What is being asked: Your task is to copy each line of the listing that contains the word "counts".

Material shown:
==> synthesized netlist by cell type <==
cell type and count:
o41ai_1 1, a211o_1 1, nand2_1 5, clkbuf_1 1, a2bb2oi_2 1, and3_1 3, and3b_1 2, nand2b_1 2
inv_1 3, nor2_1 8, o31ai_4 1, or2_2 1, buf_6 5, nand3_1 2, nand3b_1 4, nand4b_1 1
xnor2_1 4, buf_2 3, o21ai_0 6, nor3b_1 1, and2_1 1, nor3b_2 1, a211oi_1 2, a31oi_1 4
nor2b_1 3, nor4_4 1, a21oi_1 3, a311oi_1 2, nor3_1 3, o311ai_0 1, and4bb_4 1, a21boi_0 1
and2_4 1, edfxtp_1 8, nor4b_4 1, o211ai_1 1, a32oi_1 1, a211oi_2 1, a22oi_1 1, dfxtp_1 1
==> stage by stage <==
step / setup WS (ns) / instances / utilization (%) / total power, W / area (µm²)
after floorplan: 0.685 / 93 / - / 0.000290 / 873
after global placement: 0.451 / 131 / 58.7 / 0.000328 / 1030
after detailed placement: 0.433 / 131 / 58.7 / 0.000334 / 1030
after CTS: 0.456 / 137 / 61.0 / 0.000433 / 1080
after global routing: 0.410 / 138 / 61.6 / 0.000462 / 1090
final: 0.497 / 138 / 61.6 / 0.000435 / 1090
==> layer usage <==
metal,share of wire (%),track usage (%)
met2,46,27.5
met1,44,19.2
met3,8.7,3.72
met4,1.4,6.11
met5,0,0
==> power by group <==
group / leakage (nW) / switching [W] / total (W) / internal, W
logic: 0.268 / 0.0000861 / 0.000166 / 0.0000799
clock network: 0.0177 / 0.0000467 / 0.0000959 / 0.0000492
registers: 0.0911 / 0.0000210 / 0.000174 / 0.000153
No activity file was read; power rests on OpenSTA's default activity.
File: src/rtl/alu_issuer.sv
// alu_issuer: decodes RV64 OP / OP-IMM requests, drives an external
// combinational ALU for a fixed hold time and returns its result.

module alu_issuer #(
  parameter int MUL_CYCLES = 2,
  parameter int DIV_CYCLES = 8
) (
  input  logic        CLK,
  input  logic        RESET,
  input  logic        req_valid,
  output logic        req_ready,
  input  logic [6:0]  req_opcode,
  input  logic [2:0]  req_funct3,
  input  logic [6:0]  req_funct7,
  input  logic [63:0] req_rs1,
  input  logic [63:0] req_rs2_imm,
  output logic [63:0] alu_X,
  output logic [63:0] alu_Y,
  output logic [3:0]  alu_OP,
  input  logic [63:0] alu_result,
  input  logic        alu_isEqual,
  output logic        rsp_valid,
  input  logic        rsp_ready,
  output logic [63:0] rsp_result,
  output logic        rsp_isEqual,
  output logic        rsp_illegal
);

  // Cycle counts below 1 would make the hold counter underflow.
  localparam int MUL_EFF = (MUL_CYCLES < 1) ? 1 : MUL_CYCLES;
  localparam int DIV_EFF = (DIV_CYCLES < 1) ? 1 : DIV_CYCLES;
  localparam int MAX_EFF = (MUL_EFF > DIV_EFF) ? MUL_EFF : DIV_EFF;
  localparam int CW      = $clog2(MAX_EFF + 1);

  localparam logic [CW-1:0] MUL_LOAD = CW'(MUL_EFF - 1);
  localparam logic [CW-1:0] DIV_LOAD = CW'(DIV_EFF - 1);

  localparam logic [6:0] OPC_R   = 7'b0110011;
  localparam logic [6:0] OPC_IMM = 7'b0010011;

  localparam logic [6:0] F7_BASE = 7'b0000000;
  localparam logic [6:0] F7_ALT  = 7'b0100000;
  localparam logic [6:0] F7_MULD = 7'b0000001;

  localparam logic [3:0] OP_ADD  = 4'd0;
  localparam logic [3:0] OP_SUB  = 4'd1;
  localparam logic [3:0] OP_AND  = 4'd2;
  localparam logic [3:0] OP_OR   = 4'd3;
  localparam logic [3:0] OP_XOR  = 4'd4;
  localparam logic [3:0] OP_SLL  = 4'd5;
  localparam logic [3:0] OP_SRL  = 4'd6;
  localparam logic [3:0] OP_SRA  = 4'd7;
  localparam logic [3:0] OP_MUL  = 4'd8;
  localparam logic [3:0] OP_MULH = 4'd9;
  localparam logic [3:0] OP_DIV  = 4'd10;
  localparam logic [3:0] OP_REM  = 4'd11;
  localparam logic [3:0] OP_SLT  = 4'd12;
  localparam logic [3:0] OP_SLTU = 4'd13;

  typedef enum logic [1:0] {
    IDLE,
    HOLD,
    RESP
  } state_t;

  state_t        state;
  logic [CW-1:0] hold_cnt;

  logic          is_r_base;
  logic          is_r_alt;
  logic          is_r_muld;
  logic          is_imm;
  logic          dec_legal;
  logic [3:0]    dec_op;
  logic          dec_shift;
  logic [63:0]   dec_y;
  logic [CW-1:0] dec_hold;
  logic          accept;

  assign is_r_base = (req_opcode == OPC_R) &&
                     (req_funct7 == F7_BASE);
  assign is_r_alt  = (req_opcode == OPC_R) &&
                     (req_funct7 == F7_ALT);
  assign is_r_muld = (req_opcode == OPC_R) &&
                     (req_funct7 == F7_MULD);
  assign is_imm    = (req_opcode == OPC_IMM);

  assign accept = req_valid && req_ready;

  // Decode opcode/funct fields into an ALU operation and legality.
  always_comb begin
    dec_legal = 1'b0;
    dec_op    = OP_ADD;
    unique case (1'b1)
      is_r_base: begin
        dec_legal = 1'b1;
        case (req_funct3)
          3'b000:  dec_op = OP_ADD;
          3'b001:  dec_op = OP_SLL;
          3'b010:  dec_op = OP_SLT;
          3'b011:  dec_op = OP_SLTU;
          3'b100:  dec_op = OP_XOR;
          3'b101:  dec_op = OP_SRL;
          3'b110:  dec_op = OP_OR;
          default: dec_op = OP_AND;
        endcase
      end
      is_r_alt: begin
        case (req_funct3)
          3'b000: begin
            dec_legal = 1'b1;
            dec_op    = OP_SUB;
          end
          3'b101: begin
            dec_legal = 1'b1;
            dec_op    = OP_SRA;
          end
          default: dec_legal = 1'b0;
        endcase
      end
      is_r_muld: begin
        dec_legal = 1'b1;
        case (req_funct3)
          3'b000:  dec_op = OP_MUL;
          3'b001,
          3'b010,
          3'b011:  dec_op = OP_MULH;
          3'b100,
          3'b101:  dec_op = OP_DIV;
          default: dec_op = OP_REM;
        endcase
      end
      is_imm: begin
        dec_legal = 1'b1;
        case (req_funct3)
          3'b000: dec_op = OP_ADD;
          3'b010: dec_op = OP_SLT;
          3'b011: dec_op = OP_SLTU;
          3'b100: dec_op = OP_XOR;
          3'b110: dec_op = OP_OR;
          3'b111: dec_op = OP_AND;
          3'b001: begin
            // funct7[0] is shamt[5] for 64-bit shifts
            dec_legal = (req_funct7[6:1] == 6'b000000);
            dec_op    = OP_SLL;
          end
          default: begin
            if (req_funct7[6:1] == 6'b000000) begin
              dec_op = OP_SRL;
            end else if (req_funct7[6:1] == 6'b010000) begin
              dec_op = OP_SRA;
            end else begin
              dec_legal = 1'b0;
            end
          end
        endcase
      end
      default: dec_legal = 1'b0;
    endcase
  end

  // Shift amount and hold time follow from the decoded op.
  always_comb begin
    dec_shift = (dec_op == OP_SLL) ||
                (dec_op == OP_SRL) ||
                (dec_op == OP_SRA);
    dec_y     = req_rs2_imm;
    if (dec_shift) begin
      dec_y = {58'd0, req_rs2_imm[5:0]};
    end
    dec_hold = '0;
    if ((dec_op == OP_MUL) || (dec_op == OP_MULH)) begin
      dec_hold = MUL_LOAD;
    end else if ((dec_op == OP_DIV) || (dec_op == OP_REM)) begin
      dec_hold = DIV_LOAD;
    end
  end

  // Issue FSM: accept, hold ALU operands, then present response.
  always_ff @(posedge CLK or posedge RESET) begin
    if (RESET) begin
      state       <= IDLE;
      hold_cnt    <= '0;
      alu_X       <= '0;
      alu_Y       <= '0;
      alu_OP      <= '0;
      rsp_result  <= '0;
      rsp_isEqual <= 1'b0;
      rsp_illegal <= 1'b0;
      rsp_valid   <= 1'b0;
      req_ready   <= 1'b0;
    end else begin
      unique case (state)
        IDLE: begin
          if (accept) begin
            req_ready <= 1'b0;
            if (dec_legal) begin
              alu_X    <= req_rs1;
              alu_Y    <= dec_y;
              alu_OP   <= dec_op;
              hold_cnt <= dec_hold;
              state    <= HOLD;
            end else begin
              // Operand registers keep the previous request.
              rsp_result  <= '0;
              rsp_isEqual <= 1'b0;
              rsp_illegal <= 1'b1;
              rsp_valid   <= 1'b1;
              state       <= RESP;
            end
          end else begin
            req_ready <= 1'b1;
          end
        end
        HOLD: begin
          if (hold_cnt == '0) begin
            rsp_result  <= alu_result;
            rsp_isEqual <= alu_isEqual;
            rsp_illegal <= 1'b0;
            rsp_valid   <= 1'b1;
            state       <= RESP;
          end else begin
            hold_cnt <= hold_cnt - 1'b1;
          end
        end
        RESP: begin
          if (rsp_ready) begin
            rsp_valid <= 1'b0;
            req_ready <= 1'b1;
            state     <= IDLE;
          end
        end
        default: begin
          state     <= IDLE;
          rsp_valid <= 1'b0;
          req_ready <= 1'b0;
        end
      endcase
    end
  end

endmodule

File: config.mk
export PLATFORM = sky130hd
export DESIGN_NAME = alu_issuer
export DESIGN_NICKNAME = d
export VERILOG_FILES = /design/src/rtl/alu_issuer.sv
export SDC_FILE = /design/constraint.sdc
export NUM_CORES = 1
export LEC_CHECK = 0
export CAP_MARGIN = 20
export CORE_MARGIN = 8
export CORE_UTILIZATION = 40
export DETAILED_ROUTE_END_ITERATION = 10
export MAX_ROUTING_LAYER = met4
export PLACE_DENSITY_LB_ADDON = 0.12
export SETUP_SLACK_MARGIN = 0.5
export SKIP_LAST_GASP = 1
export SYNTH_ARGS = -nofsm -noshare
export SYNTH_HDL_FRONTEND = slang
export SYNTH_SLANG_ARGS = --single-unit
File: constraint.sdc
create_clock -name CLK -period 7.8 [get_ports CLK]
set_input_delay 0.78 -clock CLK [delete_from_list [all_inputs] [get_ports CLK]]
set_output_delay 0.78 -clock CLK [all_outputs]
set_load 0.1 [all_outputs]
==> Word-level counts from Yosys, hierarchy flattened <==
Index checks and enable logic that the tools add are counted.
{ "op_classes": {"n_eq_ne": 27, "n_mux": 42, "n_reduce_logical": 25, "n_addsub": 1, "n_bitwise": 1} }
{ "ops": {"columns": ["op", "count"], "rows": [
  ["$mux 64", 4],
  ["$pmux 64 s2", 1],
  ["$pmux 4 s7", 2],
  ["$eq 4x4->1 const B", 4],
  ["$pmux 4 s4", 1],
  ["$eq 7x6->1 const B", 2],
  ["$mux 1", 13],
  ["$eq 3x3->1 const B", 4],
  ["$eq 4x3->1 const B", 3],
  ["$mux 3", 4],
  ["$mux 4", 3],
  ["$ne 2x2->1 const B", 6],
  ["$pmux 2 s3", 2],
  ["$reduce_and 4->1", 3],
  ["$pmux 1 s3", 3],
  ["$mux 2", 4],
  ["$pmux 4 s2", 1],
  ["$eq 7x1->1 const B", 1],
  ["$eq 7x5->1 const B", 1],
  ["$logic_not 7->1", 1],
  ["$eq 3x2->1 const B", 2],
  ["$eq 6x5->1 const B", 1],
  ["$logic_not 6->1", 1],
  ["$pmux 1 s2", 3],
  ["other kinds (17)", 26]
]} }
{ "totals": {"register_bits": 206, "out_inout_bits": 200} }

==> Logic depth before layout (Yosys ltp) <==
{ "logic_depth": {"ltp_word": 12, "mapped_depth": 9, "depth_no_buf": 8} }

==> Worst setup path before layout <==
Ideal clock, no wire load.
{ "synth_path": {"kind": "flip-flop to flip-flop", "startpoint": "register req_ready", "endpoint": "register hold_cnt[1]", "arrival_time_ps": 2391, "path_stages_with_launch": 9, "n_path_buf": 2, "required_ps": 7675, "slack_ps": 5284, "cell_sequence": "dfrtp_1 -> nor2b_1 -> and2_1 -> clkbuf_1 -> o2111ai_1 -> and2_1 -> clkbuf_1 -> inv_2 -> mux2_2"} }
{ "synth_via": {"elab_chain_cells": 3} }
{ "synth_lines": {"columns": ["item", "line_no", "rtl"], "rows": [
  ["from (decl)", "11", "output logic req_ready,"],
  ["from (signal assigned)", "191", "req_ready <= 1'b0;"],
  ["from (signal assigned)", "196", "req_ready <= 1'b0;"],
  ["from (signal assigned)", "212", "req_ready <= 1'b1;"],
  ["$logic_and 1x1->1", "88", "assign accept = req_valid && req_ready;"],
  ["$ne 2x2->1 (no source line)", null, null],
  ["$reduce_and 4->1 (no source line)", null, null],
  ["to (signal assigned)", "201", "hold_cnt <= dec_hold;"],
  ["to (signal assigned)", "223", "hold_cnt <= hold_cnt - 1'b1;"],
  ["to (decl)", "67", "logic [CW-1:0] hold_cnt;"]
]} }
Every way passes these cells.
A chain may end at the register's enable or synchronous reset.

==> Worst setup path in the final report <==
{ "layout_path": {"startpoint": "input req_opcode[5]", "endpoint": "register alu_OP[2]"} }
{ "layout_via": {"elab_chain_cells": 5, "elab_cells_between_ends": 9, "cone_classes": "2 x eq/ne; 2 x mux; 5 x reduce/logical"} }
{ "layout_lines": {"columns": ["item", "line_no", "rtl"], "rows": [
  ["from (decl)", "12", "input logic [6:0] req_opcode,"],
  ["$eq 7x6->1", "80, 82, 84", null],
  ["$logic_and 1x1->1 (on tied branches)", "80, 84", null],
  ["$reduce_or 2->1 (no source line)", null, null],
  ["$pmux 1 s3", "94", "unique case (1'b1)"],
  ["$reduce_and 3->1 (no source line)", null, null],
  ["to (signal assigned)", "200", "alu_OP <= dec_op;"],
  ["to (decl)", "19", "output logic [3:0] alu_OP,"]
]} }
Several ways; a longest one is shown, not always the timed one.

==> results.tsv <==
metric	value	unit
vias per cell	4.88	
initial antenna violation count	0	
post-synthesis cell type count	51	
DIE HEIGHT	159	um
Reg2Reg Setup Slack	4.78	ns
Max Cap Viol	0	
Setup TNS	0	ns
Slew @ Worst Pin	1.09	ns
n_diodes	0	
Gate Count Post-Synth	818	
Worst Path Class, Setup	in -> reg	
worst reg2reg startpoint	req_ready	
starting density of the core	40.6	%
Slew Limit Fails	0	
total CTS buffers	22	
reg2reg path depth	6	
routability congestion estimate	0.844	
Mapped Area	8190	um^2
hold_sp	alu_X[9]	
leading area contributor after synthesis	dfrtp_1	
post-layout util	65.8	%
setup violators final	0	
die width	159	um
synth top area cells	dfrtp_1, nand2_1, a22o_1	
CP max-delay cell	clkdlybuf4s50_1	
Final ANT Viol Nets	0	
filler instances	1657	
Tcrit/Tclk final	49.6	%
pin count of the biggest net entering global routing	131	
Worst setup SP type	primary input	
vias in the first global route	7569	
Post-CTS Setup Bufs	0	
core area	20200	um^2
layout cells sized above 1	4.74	%
Std-Cell Rows	52	
Area Overhead vs Synth	61.9	%
Setup Skew	0.0107	ns
worst path required time	8.17	ns
worst-path cell chain	clkdlybuf4s50_1 > or3b_1 > a211oi_2 > o211ai_1 > a21boi_4 > buf_4 > buf_4 > mux2_2	
via count	7285	
Leakage	6.00	nW
total global-route track usage	22.8	%
final hold slack	0.464	ns
grt total ovfl	0	
crit path max fanout	75	
peak supply drop	0.123	mV
top cell type's share of synthesized area	62.9	%
prevailing post-synth register cell	dfrtp_1	
Final Hold Viols	0	
final WL	28700	um
Post-CTS Hold Fix Bufs	0	
post-layout minimum cycle time	3.87	ns
Syn Nets	1033	
Detailed Place HPWL	20800	um
Final Net Count	1422	
number of flops mapped to enable cells by yosys	0	
Critical Path AT	4.24	ns
die area	25300	um^2
1st-pass router iterations	5	
Min-Delay Path Depth	2	
post_cts resized	0	
Hold Path End	alu_X[9]	
worst hold path type	reg -> reg	
Slew HR	27.3	%
worst path buffer plus inverter count	3	
largest stage delay on the critical path	0.72	ns
Mapped Avg Cell Area	10.0	um^2
Yosys warning count	0	
first-pass GRT wire length	44700	um
CP top delay family	buffers and inverters	
Root Buffer	clkbuf_16	
WL/cell	19.2	um
I/O pin count	414	
Post-Layout Inst Area	13300	um^2
Post-DP Area	12500	um^2
largest buffer count on any clock path	3	
# DRC	0	
unrepaired setup endpoints after global routing	false	
fmax	0.258	GHz
Seq/Total Area, Yosys	62.9	%
FFs w/ async S/R, synth	100	%
Pwr Density	222	nW/um^2
# H-tree levels	1	
PortBufs	413	
cell repeated most along the worst path	buf_4	
clk sinks	206	
clock latency on the worst-skew pair	0.50	ns
crit end category	flop	
RR Endpoint	alu_OP[2]	
status	finished clean	
CTS tree	done	
drt initial violations	384	
Synth Register Bits	206	
clk slew on worst S/H paths	0.06	ns
==> state kept, by name, indices dropped and copies added (netlist names), 2 cells and up <==
signal	count
alu_OP	4
state	2
rsp_result	64
alu_Y	64
alu_X	64
hold_cnt	4
==> cells in the mapped netlist (4+ instances only) <==
library cell / n
dfrtp_1: 206
nand2b_1: 4
and2_1: 4
clkbuf_1: 20
a21oi_1: 65
nor2b_1: 5
a22o_1: 65
o21ai_0: 9
inv_1: 8
o21a_1: 6
buf_2: 32
nand2_1: 336
==> power by group <==
part | internal [mW] | switching (mW)
logic | 0.209 | 0.504
clock network | 0.670 | 0.418
registers | 1.12 | 0.0304
==> kinds of logic after synthesis <==
group / after synthesis / synth area share, %
flops: 206 / 62.9
compound gates: 172 / 14.8
mux: 3 / 0.412
fa+ha+maj: 1 / 0.153
simple gates: 371 / 18.1
buf+inv: 65 / 3.70
==> worst max-delay path by stage <==
stage | start | endpoint | slack, ns | cells after the start
finish | req_opcode[5] | alu_OP[2] | 3.93 | 8
global route | req_funct3[2] | alu_OP[2] | 3.68 | 8
CTS | req_opcode[5] | alu_OP[2] | 3.93 | 8
detailed placement | req_opcode[5] | alu_OP[2] | 3.41 | 8
global placement | req_opcode[5] | alu_OP[2] | 3.44 | 8
floorplan | RESET | alu_OP[0] | 1.40 | 1
==> worst register-to-register path, stage by stage, from the launching register on <==
cell      delay, ns
dfrtp_1        0.42
nor2b_1        0.27
and2_1         0.34
a21boi_4       0.23
buf_4          0.49
buf_4          0.74
mux2_2         0.43
==> area by class of cell <==
cell class | instances | area [um^2] | area share (%)
Timing Repair Buffer | 421 | 4190 | 31.6
Sequential cell | 206 | 5150 | 38.9
Tap cell | 270 | 338 | 2.55
Clock inverter | 7 | 87.6 | 0.660
Multi-Input combinational cell | 547 | 2760 | 20.8
Inverter | 9 | 41.3 | 0.311
Clock buffer | 33 | 683 | 5.15
==> cells in the final DEF (no fill, tap or decap), drive strengths merged, types with 2 or more instances in the layout <==
cell type / count
nand2b: 4
clkinv: 4
bufinv: 2
a22o: 65
o211ai: 4
nor3: 2
nor2b: 5
dfrtp: 206
clkdlybuf4s50: 413
buf: 8
nand4: 2
o21a: 6
nand3: 3
clkbuf: 33
a21oi: 65
a211oi: 5
a31oi: 3
nor4: 2
o21ai: 9
a21o: 2
a21boi: 2
nor2: 4
inv: 9
mux2: 3
or3: 2
and2: 4
nand2: 336
==> routing by layer <==
layer | global-route usage, % | routed length (um) | up-vias
met2 | 36.9 | 13700 | 319
met5 | - | 0 | -
met4 | 7.93 | 954 | 0
li1 | - | - | 3500
met3 | 7.08 | 2600 | 51
met1 | 26.4 | 11400 | 3415
==> through the flow <==
stage	power (mW)	worst slack (ns)	std cells
after floorplan	1.63	1.40	818
after global placement	1.88	3.44	1453
after detailed placement	1.89	3.41	1453
after CTS	2.99	3.93	1493
after global routing	3.06	3.68	1493
final	2.95	3.93	1493
(Power assumes the default switching activity.)
<file path="config.mk">
export PLATFORM = sky130hd
export DESIGN_NAME = tim_pwm_nch_flat
export DESIGN_NICKNAME = d
export VERILOG_FILES = /design/src/rtl/tim_pkg.sv /design/src/rtl/tim_pwm_nch_if.sv /design/src/rtl/tim_pwm_ch.sv /design/src/rtl/tim_pwm_nch.sv /design/src/flat_wrapper.sv
export SDC_FILE = /design/constraint.sdc
export NUM_CORES = 1
export LEC_CHECK = 0
export ABC_AREA = 1
export CAP_MARGIN = 20
export CORE_ASPECT_RATIO = 0.5
export CORE_UTILIZATION = 51
export DETAILED_ROUTE_END_ITERATION = 12
export DONT_BUFFER_PORTS = 1
export MAX_ROUTING_LAYER = met4
export PLACE_DENSITY_LB_ADDON = 0.3
export RECOVER_POWER = 100
export SLEW_MARGIN = 15
export SYNTH_ARGS = -nofsm -noshare
export SYNTH_HDL_FRONTEND = slang
export SYNTH_SLANG_ARGS = --single-unit
</file>
<file path="constraint.sdc">
create_clock -name clk -period 2.8 [get_ports clk]
set_input_delay 0.7 -clock clk [delete_from_list [all_inputs] [get_ports clk]]
set_output_delay 0.7 -clock clk [all_outputs]
set_load 0.01 [all_outputs]
</file>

Output of the exercise:
  // Cycle counts below 1 would make the hold counter underflow.
==> Word-level counts from Yosys, hierarchy flattened <==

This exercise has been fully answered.